==> config.mk <==
export PLATFORM = sky130hd
export DESIGN_NAME = gbb_seq
export DESIGN_NICKNAME = d
export VERILOG_FILES = /design/src/hw/rtl/gbb_pkg.sv /design/src/hw/rtl/gbb_seq.sv
export SDC_FILE = /design/constraint.sdc
export NUM_CORES = 1
export LEC_CHECK = 0
export ABC_AREA = 1
export BUFFER_PORTS_ARGS = -buffer_cell sky130_fd_sc_hd__buf_2
export CAP_MARGIN = 20
export CELL_PAD_IN_SITES_DETAIL_PLACEMENT = 1
export CELL_PAD_IN_SITES_GLOBAL_PLACEMENT = 1
export CORE_UTILIZATION = 43
export DETAILED_ROUTE_END_ITERATION = 8
export PLACE_DENSITY = 0.84
export SLEW_MARGIN = 20
export SYNTH_ARGS = -nofsm -noshare
export SYNTH_HDL_FRONTEND = slang
export SYNTH_SLANG_ARGS = --single-unit
==> constraint.sdc <==
create_clock -name clk -period 12.8 [get_ports clk]
set_input_delay 0.64 -clock clk [delete_from_list [all_inputs] [get_ports clk]]
set_output_delay 0.64 -clock clk [all_outputs]
set_load 0.005 [all_outputs]
==> src/hw/rtl/gbb_pkg.sv <==
// ============================================================================
// gbb_pkg
// Shared types, codes and constants of the bitmap glyph blitter.
// ============================================================================
`default_nettype none

package gbb_pkg;

    // Default sizes of the glyph store.
    localparam int MAX_GLYPH_W = 8;
    localparam int MAX_GLYPH_H = 16;
    localparam int NUM_CODES   = 256;

    // Field widths.
    localparam int CMD_W     = 2;
    localparam int CODE_W    = 8;
    localparam int ROW_W     = 4;
    localparam int PIX_W     = 64;
    localparam int GW_W      = 4;
    localparam int POS_W     = 16;
    localparam int X_W       = 24;
    localparam int Y_W       = 17;
    localparam int MASK_W    = 8;
    localparam int HEIGHT_W  = 5;
    localparam int TRANS_W   = 8;
    localparam int COUNT_W   = 9;
    localparam int FRAME_W   = 13;
    localparam int CFG_IDX_W = 3;
    localparam int CFG_DAT_W = 13;
    localparam int DELTA_W   = 5;

    // Commands.
    localparam logic [CMD_W-1:0] CMD_LOAD_ROW  = 2'd0;
    localparam logic [CMD_W-1:0] CMD_SET_WIDTH = 2'd1;
    localparam logic [CMD_W-1:0] CMD_BEGIN     = 2'd2;
    localparam logic [CMD_W-1:0] CMD_DRAW      = 2'd3;

    // Configuration register indexes.
    localparam logic [CFG_IDX_W-1:0] CFG_GLYPH_HEIGHT = 3'd0;
    localparam logic [CFG_IDX_W-1:0] CFG_TRANSPARENT  = 3'd1;
    localparam logic [CFG_IDX_W-1:0] CFG_CHAR_COUNT   = 3'd2;
    localparam logic [CFG_IDX_W-1:0] CFG_FRAME_WIDTH  = 3'd3;
    localparam logic [CFG_IDX_W-1:0] CFG_FRAME_HEIGHT = 3'd4;

    // Configuration reset values.
    localparam logic [HEIGHT_W-1:0] RST_GLYPH_HEIGHT = 5'd8;
    localparam logic [TRANS_W-1:0]  RST_TRANSPARENT  = 8'd0;
    localparam logic [COUNT_W-1:0]  RST_CHAR_COUNT   = 9'd0;
    localparam logic [FRAME_W-1:0]  RST_FRAME_WIDTH  = 13'd640;
    localparam logic [FRAME_W-1:0]  RST_FRAME_HEIGHT = 13'd480;

    // Pen arithmetic.
    localparam logic [DELTA_W-1:0] BAD_CODE_ADVANCE = 5'd4;
    localparam logic [DELTA_W-1:0] GLYPH_GAP        = 5'd1;
    localparam logic [X_W-1:0]     PEN_MAX          = 24'h7F_FFFF;

    // Rows per character never exceed this count.
    localparam int ROWS_OUT_MAX = 16;

    typedef struct packed {
        logic [HEIGHT_W-1:0] glyph_height;
        logic [TRANS_W-1:0]  transparent_index;
        logic [COUNT_W-1:0]  char_count;
        logic [FRAME_W-1:0]  frame_width;
        logic [FRAME_W-1:0]  frame_height;
    } cfg_t;

    typedef struct packed {
        logic              row_we;
        logic              wid_we;
        logic [CODE_W-1:0] code;
        logic [ROW_W-1:0]  row;
        logic [GW_W-1:0]   width;
    } store_wr_t;

    typedef struct packed {
        logic              wid_re;
        logic              row_re;
        logic [CODE_W-1:0] code;
        logic [ROW_W-1:0]  row;
    } store_rd_t;

endpackage

`default_nettype wire

==> src/hw/rtl/gbb_seq.sv <==
// ============================================================================
// gbb_seq
// Command sequencer: pen state, glyph row streaming and output register.
// ============================================================================
`default_nettype none

module gbb_seq #(
    parameter int MAX_GLYPH_H = gbb_pkg::MAX_GLYPH_H,
    parameter int NUM_CODES   = gbb_pkg::NUM_CODES
) (
    input  wire logic                          clk,
    input  wire logic                          rst_n,
    input  wire gbb_pkg::cfg_t                 cfg,
    input  wire logic                          in_valid,
    output logic                               in_ready,
    input  wire logic [gbb_pkg::CMD_W-1:0]     command,
    input  wire logic [gbb_pkg::CODE_W-1:0]    glyph_code,
    input  wire logic [gbb_pkg::ROW_W-1:0]     glyph_row,
    input  wire logic [gbb_pkg::GW_W-1:0]      glyph_width,
    input  wire logic signed [gbb_pkg::POS_W-1:0] start_x,
    input  wire logic signed [gbb_pkg::POS_W-1:0] start_y,
    output gbb_pkg::store_wr_t                 wr,
    output gbb_pkg::store_rd_t                 rd,
    input  wire logic [gbb_pkg::GW_W-1:0]      rd_width,
    input  wire logic [gbb_pkg::PIX_W-1:0]     rd_pixels,
    output logic                               out_valid,
    input  wire logic                          out_ready,
    output logic signed [gbb_pkg::X_W-1:0]     row_x,
    output logic signed [gbb_pkg::Y_W-1:0]     row_y,
    output logic      [gbb_pkg::PIX_W-1:0]     pixel_bytes,
    output logic      [gbb_pkg::MASK_W-1:0]    write_mask,
    output logic                               last_row,
    output logic      [gbb_pkg::X_W-1:0]       advance_total
);

    localparam int ROW_CAP = (MAX_GLYPH_H < gbb_pkg::ROWS_OUT_MAX)
                           ? MAX_GLYPH_H : gbb_pkg::ROWS_OUT_MAX;

    localparam logic [1:0] S_IDLE  = 2'd0;
    localparam logic [1:0] S_WIDTH = 2'd1;
    localparam logic [1:0] S_EMPTY = 2'd2;
    localparam logic [1:0] S_ROWS  = 2'd3;

    localparam int HW = gbb_pkg::HEIGHT_W;
    localparam int XW = gbb_pkg::X_W;
    localparam int PW = gbb_pkg::POS_W;
    localparam int MW = gbb_pkg::MASK_W;

    // Control state.
    logic [1:0]        state_reg, state_next;
    logic signed [XW-1:0] pen_reg, pen_next;
    logic [PW-1:0]     origin_x_reg, origin_x_next;
    logic [PW-1:0]     origin_y_reg, origin_y_next;
    logic [HW-1:0]     rd_cnt_reg, rd_cnt_next;
    logic [gbb_pkg::ROW_W-1:0] em_cnt_reg, em_cnt_next;
    logic              dv_reg, dv_next;
    logic              out_valid_reg, out_valid_next;

    // Per-character payload.
    logic [gbb_pkg::CODE_W-1:0] code_reg;
    logic [XW-1:0]     start_reg;
    logic [XW-1:0]     adv_reg;
    logic [MW-1:0]     colmask_reg;
    logic [HW-1:0]     rows_reg;

    // Output payload.
    logic [XW-1:0]     row_x_reg;
    logic [gbb_pkg::Y_W-1:0] row_y_reg;
    logic [gbb_pkg::PIX_W-1:0] pix_reg;
    logic [MW-1:0]     mask_reg;
    logic              last_reg;
    logic [XW-1:0]     adv_out_reg;

    // Combinational terms.
    logic                        in_acc;
    logic [gbb_pkg::COUNT_W-1:0] limit;
    logic                        bad_code;
    logic [gbb_pkg::DELTA_W-1:0] delta;
    logic [XW:0]                 pen_sum;
    logic [XW-1:0]               pen_sat;
    logic [XW-1:0]               adv_w;
    logic [HW-1:0]               rows_w;
    logic [MW-1:0]               colmask_w;
    logic [XW:0]                 col_x;
    logic                        out_free;
    logic                        row_load;
    logic                        empty_load;
    logic                        issue;
    logic                        is_last;
    logic [gbb_pkg::Y_W-1:0]     y_w;
    logic                        y_in;
    logic [MW-1:0]               mask_w;

    assign in_ready = (state_reg == S_IDLE);
    assign in_acc   = in_valid && in_ready;

    // Store write requests come straight from accepted load commands.
    always_comb
    begin
        wr.row_we = in_acc && (command == gbb_pkg::CMD_LOAD_ROW);
        wr.wid_we = in_acc && (command == gbb_pkg::CMD_SET_WIDTH);
        wr.code   = glyph_code;
        wr.row    = glyph_row;
        wr.width  = glyph_width;
    end

    // Store read requests: width at draw accept, then one row per cycle while the output is free.
    always_comb
    begin
        rd.wid_re = in_acc && (command == gbb_pkg::CMD_DRAW);
        rd.row_re = issue;
        rd.code   = (state_reg == S_IDLE) ? glyph_code : code_reg;
        rd.row    = rd_cnt_reg[gbb_pkg::ROW_W-1:0];
    end

    // Width lookup stage: code check, pen advance and column clip mask.
    always_comb
    begin
        limit    = (cfg.char_count < gbb_pkg::COUNT_W'(NUM_CODES))
                 ? cfg.char_count : gbb_pkg::COUNT_W'(NUM_CODES);
        bad_code = {1'b0, code_reg} >= limit;
        delta    = bad_code ? gbb_pkg::BAD_CODE_ADVANCE
                            : gbb_pkg::DELTA_W'(rd_width) + gbb_pkg::GLYPH_GAP;
        pen_sum  = {pen_reg[XW-1], pen_reg} + (XW+1)'(delta);
        pen_sat  = (!pen_sum[XW] && pen_sum[XW-1]) ? gbb_pkg::PEN_MAX : pen_sum[XW-1:0];
        adv_w    = pen_sat - {{(XW-PW){origin_x_reg[PW-1]}}, origin_x_reg};
        rows_w   = (cfg.glyph_height > HW'(ROW_CAP)) ? HW'(ROW_CAP) : cfg.glyph_height;
        col_x    = '0;
        for (int c = 0; c < MW; c++)
        begin
            col_x        = {pen_reg[XW-1], pen_reg} + (XW+1)'(c);
            colmask_w[c] = (gbb_pkg::GW_W'(c) < rd_width) && !col_x[XW]
                        && (col_x < (XW+1)'(cfg.frame_width));
        end
    end

    // Row stage: vertical clip and transparency per column.
    always_comb
    begin
        y_w  = {origin_y_reg[PW-1], origin_y_reg} + gbb_pkg::Y_W'(em_cnt_reg);
        y_in = !y_w[gbb_pkg::Y_W-1]
            && (y_w[PW-1:0] < PW'(cfg.frame_height));
        for (int c = 0; c < MW; c++)
        begin
            mask_w[c] = colmask_reg[c] && y_in
                     && (rd_pixels[8*c +: 8] != cfg.transparent_index);
        end
    end

    // Output handshake and row read pacing.
    assign out_free   = !out_valid_reg || out_ready;
    assign row_load   = (state_reg == S_ROWS) && dv_reg && out_free;
    assign empty_load = (state_reg == S_EMPTY) && out_free;
    assign issue      = (state_reg == S_ROWS) && (rd_cnt_reg < rows_reg)
                     && (!dv_reg || row_load);
    assign is_last    = ({1'b0, em_cnt_reg} == (rows_reg - HW'(1)));

    // Next-state logic.
    always_comb
    begin
        state_next     = state_reg;
        pen_next       = pen_reg;
        origin_x_next  = origin_x_reg;
        origin_y_next  = origin_y_reg;
        rd_cnt_next    = rd_cnt_reg;
        em_cnt_next    = em_cnt_reg;
        dv_next        = dv_reg;
        out_valid_next = out_valid_reg;

        if (out_ready)
        begin
            out_valid_next = 1'b0;
        end
        if (row_load || empty_load)
        begin
            out_valid_next = 1'b1;
        end

        unique case (state_reg)
            S_IDLE:
            begin
                if (in_acc && (command == gbb_pkg::CMD_BEGIN))
                begin
                    origin_x_next = start_x;
                    origin_y_next = start_y;
                    pen_next      = {{(XW-PW){start_x[PW-1]}}, start_x};
                end
                if (in_acc && (command == gbb_pkg::CMD_DRAW))
                begin
                    state_next = S_WIDTH;
                end
            end
            S_WIDTH:
            begin
                pen_next    = pen_sat;
                rd_cnt_next = '0;
                em_cnt_next = '0;
                dv_next     = 1'b0;
                state_next  = (bad_code || (rows_w == '0)) ? S_EMPTY : S_ROWS;
            end
            S_EMPTY:
            begin
                if (out_free)
                begin
                    state_next = S_IDLE;
                end
            end
            S_ROWS:
            begin
                if (issue)
                begin
                    rd_cnt_next = rd_cnt_reg + HW'(1);
                    dv_next     = 1'b1;
                end
                else if (row_load)
                begin
                    dv_next = 1'b0;
                end
                if (row_load)
                begin
                    em_cnt_next = em_cnt_reg + gbb_pkg::ROW_W'(1);
                    if (is_last)
                    begin
                        state_next = S_IDLE;
                    end
                end
            end
            default:
            begin
                state_next = S_IDLE;
            end
        endcase
    end

    always_ff @(posedge clk or negedge rst_n)
    begin
        if (!rst_n)
        begin
            state_reg     <= S_IDLE;
            pen_reg       <= '0;
            origin_x_reg  <= '0;
            origin_y_reg  <= '0;
            rd_cnt_reg    <= '0;
            em_cnt_reg    <= '0;
            dv_reg        <= 1'b0;
            out_valid_reg <= 1'b0;
        end
        else
        begin
            state_reg     <= state_next;
            pen_reg       <= pen_next;
            origin_x_reg  <= origin_x_next;
            origin_y_reg  <= origin_y_next;
            rd_cnt_reg    <= rd_cnt_next;
            em_cnt_reg    <= em_cnt_next;
            dv_reg        <= dv_next;
            out_valid_reg <= out_valid_next;
        end
    end

    // Payload registers.
    always_ff @(posedge clk)
    begin
        if (in_acc)
        begin
            code_reg <= glyph_code;
        end
        if (state_reg == S_WIDTH)
        begin
            start_reg   <= pen_reg;
            adv_reg     <= adv_w;
            colmask_reg <= colmask_w;
            rows_reg    <= rows_w;
        end
        if (row_load)
        begin
            row_x_reg   <= start_reg;
            row_y_reg   <= y_w;
            pix_reg     <= rd_pixels;
            mask_reg    <= mask_w;
            last_reg    <= is_last;
            adv_out_reg <= adv_reg;
        end
        else if (empty_load)
        begin
            row_x_reg   <= start_reg;
            row_y_reg   <= {origin_y_reg[PW-1], origin_y_reg};
            pix_reg     <= '0;
            mask_reg    <= '0;
            last_reg    <= 1'b1;
            adv_out_reg <= adv_reg;
        end
    end

    assign out_valid     = out_valid_reg;
    assign row_x         = row_x_reg;
    assign row_y         = row_y_reg;
    assign pixel_bytes   = pix_reg;
    assign write_mask    = mask_reg;
    assign last_row      = last_reg;
    assign advance_total = adv_out_reg;

endmodule

`default_nettype wire

## Word level (Yosys, flattened, before mapping)

Cells that the tools add are included.

| word-level totals | value |
|---|---|
| output and inout bits | 172 |
| bits of input ports | 170 |
| logic and storage cells | 183 |
| bits in registers | 276 |

| cells by class | value |
|---|---|
| add/sub/neg operators | 14 |
| reductions and logical operators | 73 |
| eq/ne operators | 22 |
| multiplexer cells | 34 |
| order comparisons | 21 |

Operators by type and width:

| cell | number |
|---|---|
| < comparator 25 x 13 -> 1 bit | 8 |
| 2-to-1 mux 24 bit | 6 |
| 2-to-1 mux 64 bit | 2 |
| adder 24 x 4 -> 25 bit, second input constant | 4 |
| inequality test 8 bit | 8 |
| adder 24 x 3 -> 25 bit, second input constant | 2 |
| case mux 24 bit (2 select lines) | 1 |
| logical AND 1 bit | 44 |
| 2-to-1 mux 17 bit | 2 |
| adder 24 x 2 -> 25 bit, second input constant | 1 |
| adder 24 x 6 -> 25 bit | 1 |
| 2-to-1 mux 8 bit | 3 |
| subtractor 24 bit | 1 |
| adder 16 x 5 -> 17 bit | 1 |
| < comparator 16 x 13 -> 1 bit | 1 |
| < comparator 3 x 4 -> 1 bit, first input constant | 4 |
| 2-to-1 mux 5 bit | 3 |
| zero test 1 bit | 12 |
| case mux 5 bit (2 select lines) | 1 |
| AND reduction 2 bit | 5 |
| greater-or-equal comparator 8 x 9 -> 1 bit | 1 |
| < comparator 9 bit, second input constant | 1 |
| 2-to-1 mux 9 bit | 1 |
| equality test 2 bit, second input constant | 4 |
| other kinds (24) | 47 |

## Longest topological paths before layout

| depth | value |
|---|---|
| word-level depth | 9 |
| mapped depth | 32 |
| depth with buffers taken out | 32 |

## Least setup slack after synthesis

No wires, ideal clock.

| timing | value |
|---|---|
| path kind | in2reg |
| from | input port out_ready |
| to | register out_valid_reg (netlist: out_valid) |
| data required time | 12.672 ns |
| slack | 1.381 ns |
| data arrival time | 11.291 ns |
| path buffers | 0 |
| stages | 3 |
| path through | nor2_1 o21ai_0 or2_2 |

| between the ends | value |
|---|---|
| longest elaborated chain between the ends | 4 |

RTL lines:

| element | line | text |
|---|---|---|
| start: declaration | gbb_seq.sv:27 | `input wire logic out_ready,` |
| logical OR 1 bit * | gbb_seq.sv:151 | `assign out_free = !out_valid_reg \|\| out_ready;` |
| logical AND 1 bit (on tied branches) | gbb_seq.sv:152, gbb_seq.sv:153 |  |
| logical OR 1 bit * | gbb_seq.sv:174 | `if (row_load \|\| empty_load)` |
| 2-to-1 mux 1 bit * | gbb_seq.sv:174 |  |
| net out_valid_next | gbb_seq.sv:57 | `logic out_valid_reg, out_valid_next;` |
| end signal: assignment | gbb_seq.sv:257 | `out_valid_reg <= out_valid_next;` |
| end: declaration | gbb_seq.sv:57 |  |

Mark *: on every way through the listed nets, which the timed path passes. The rest lies on a longest branch.
A chain may end at the register's enable or synchronous reset.

## Final worst setup path

| timing | value |
|---|---|
| from | input port cfg[34] in the netlist's numbering |
| to | register adv_reg[16], data pin |

| between the ends | value |
|---|---|
| longest elaborated chain between the ends | 9 |

RTL lines:

| element | line | text |
|---|---|---|
| start: declaration | gbb_seq.sv:13 | `input wire gbb_pkg::cfg_t cfg,` |
| < comparator 9 bit | gbb_seq.sv:119 | `limit = (cfg.char_count < gbb_pkg::COUNT_W'(NUM_CODES))` |
| 2-to-1 mux 9 bit * | gbb_seq.sv:120 | `? cfg.char_count : gbb_pkg::COUNT_W'(NUM_CODES);` |
| greater-or-equal comparator 8 x 9 -> 1 bit * | gbb_seq.sv:121 | `bad_code = {1'b0, code_reg} >= limit;` |
| 2-to-1 mux 5 bit * | gbb_seq.sv:122 | `delta = bad_code ? gbb_pkg::BAD_CODE_ADVANCE` |
| adder 24 x 6 -> 25 bit * | gbb_seq.sv:124 | `pen_sum = {pen_reg[XW-1], pen_reg} + (XW+1)'(delta);` |
| zero test 1 bit | gbb_seq.sv:125 | `pen_sat = (!pen_sum[XW] && pen_sum[XW-1]) ? gbb_pkg::PEN_MAX : pen_sum[XW-1:0];` |
| logical AND 1 bit | gbb_seq.sv:125 |  |
| 2-to-1 mux 24 bit * | gbb_seq.sv:125 |  |
| subtractor 24 bit * | gbb_seq.sv:126 | `adv_w = pen_sat - {{(XW-PW){origin_x_reg[PW-1]}}, origin_x_reg};` |
| net adv_w[16] | gbb_seq.sv:81 | `logic [XW-1:0] adv_w;` |
| end signal: assignment | gbb_seq.sv:271 | `adv_reg <= adv_w;` |
| end: declaration | gbb_seq.sv:62 | `logic [XW-1:0] adv_reg;` |

Marks and branches as above.

==> impl_metrics.ini <==
[finish]
nFillCells = 5618
syn2layout_area_growth_pct = 14.9
final_cell_mix = nand2_1, buf_2, inv_1
largest_register_ffs = 64
drive_above_1_share_pct = 17.9
final_common_cell = nand2_1
final_nets = 3042

[pwr]
p_int_mw = 3.08
swShare_pct = 48.2
power_frac_seq_pct = 31.4
power.switching_mw = 2.87
peakVddDrop_uv = 140
comb_power_share_pct = 54.0
powerDensity_nw_per_um2 = 260
leakage_nw = 11.1
clkPwrFrac_pct = 14.6

[drt]
drt-initial-drc-count = 1193
remaining_drc_errors = 0
dr_total_vias = 18400
wl_um = 75500
drt_first_pass_iters = 5
avgViaCountPerCell = 5.52
avgRoutedWirePerCell_um = 22.6
ant_nets = 0

[synth]
ys.flop_type = edfxtp_1
synthTopCellsByArea = edfxtp_1, nand2_1, ha_1
yosysTopAreaCell = edfxtp_1
synth_cell_types = 57
syn_inst = 2425
synth_top_area_share_pct = 31.1
syn_nets = 2760
synth_seq_cells = 276
synthArstFlopShare_pct = 25.0
synth-edff-count = 207
netlist_area_um2 = 20000
yosysSeqAreaShare_pct = 39.8
avgSynthCellArea_um2 = 8.23
yosysWarnings = 0

[critical_path]
path_common_cell = nand2_1
slowest_stage = fa_1
path_class = in -> reg
cp-end-kind = flop
required_ns = 13.11
cp-start-kind = primary input
worstPathArrival_ns = 5.80
crit_path_max_fanout = 23
critical-path-max-stage-delay_ns = 0.40
rr_worst_depth = 29

[sta]
fin_crit_ns = 5.49
min_period_over_period_pct = 42.9
skew_ns = 0.0318
fin_setup_tns_ns = 0
finalSetupViolCount = 0
rsz0062_at_grt = no
hold_violations = 0
hold-worst-slack_ns = 0.262
drv_slew = 0
max_slew_margin_pct = 35.4
clock.fmax_ghz = 0.182
worstMarginPinSlew_ns = 0.969
layout_setup_ws_ns = 7.31

[clocking]
clock_path_buffers = 3
h-tree-depth = 1
post_cts_resized = 0
clock-root-buffer = clkbuf_16
postCtsHoldBufs = 0
clock_latency_ns = 0.59
numCtsBuffers = 30
cts.sinks = 276
clk_pin_slew_worst_paths_ns = 0.06
post-cts-setup-buffer-count = 0
cts_tree = yes

[placement]
dp_slack_ns = 6.72
portBuffers = 325
gp_congestion = 1.02
hpwl_um = 60000

[floorplanning]
ios = 342
die_x_um = 217
core_area_um2 = 45600
rows = 78
die_y_um = 217
die_area_um2 = 47300
start_util_pct = 43.8

[grt]
gr-total-overflow = 0
grtUsageTotal_pct = 31.6
grt_pass1_wl_um = 113000
grt_max_degree = 91
grt_pass1_vias = 19400
antenna_found_initial = 9

[run_status]
outcome = completed

[worst_hold_path]
hp-class = in -> reg
min_path_cells = 1

[job]
maxCapViolCount = 0
## final cells by class
| cell class | instances | area, um2 | share of cell area, % |
|---|---|---|---|
| Tap cell | 600 | 751 | 3.27 |
| Inverter | 329 | 1240 | 5.39 |
| Sequential cell | 276 | 7940 | 34.6 |
| Antenna cell | 5 | 12.5 | 0.0545 |
| Multi-Input combinational cell | 1735 | 10300 | 44.9 |
| Clock buffer | 44 | 917 | 4.00 |
| Timing Repair Buffer | 335 | 1710 | 7.44 |
| Clock inverter | 12 | 76.3 | 0.333 |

[What to do]: Nothing but the lines with "greater" should be returned, copied from the entries above.

[Answer area]:
| greater-or-equal comparator 8 x 9 -> 1 bit | 1 |
| greater-or-equal comparator 8 x 9 -> 1 bit * | gbb_seq.sv:121 | `bad_code = {1'b0, code_reg} >= limit;` |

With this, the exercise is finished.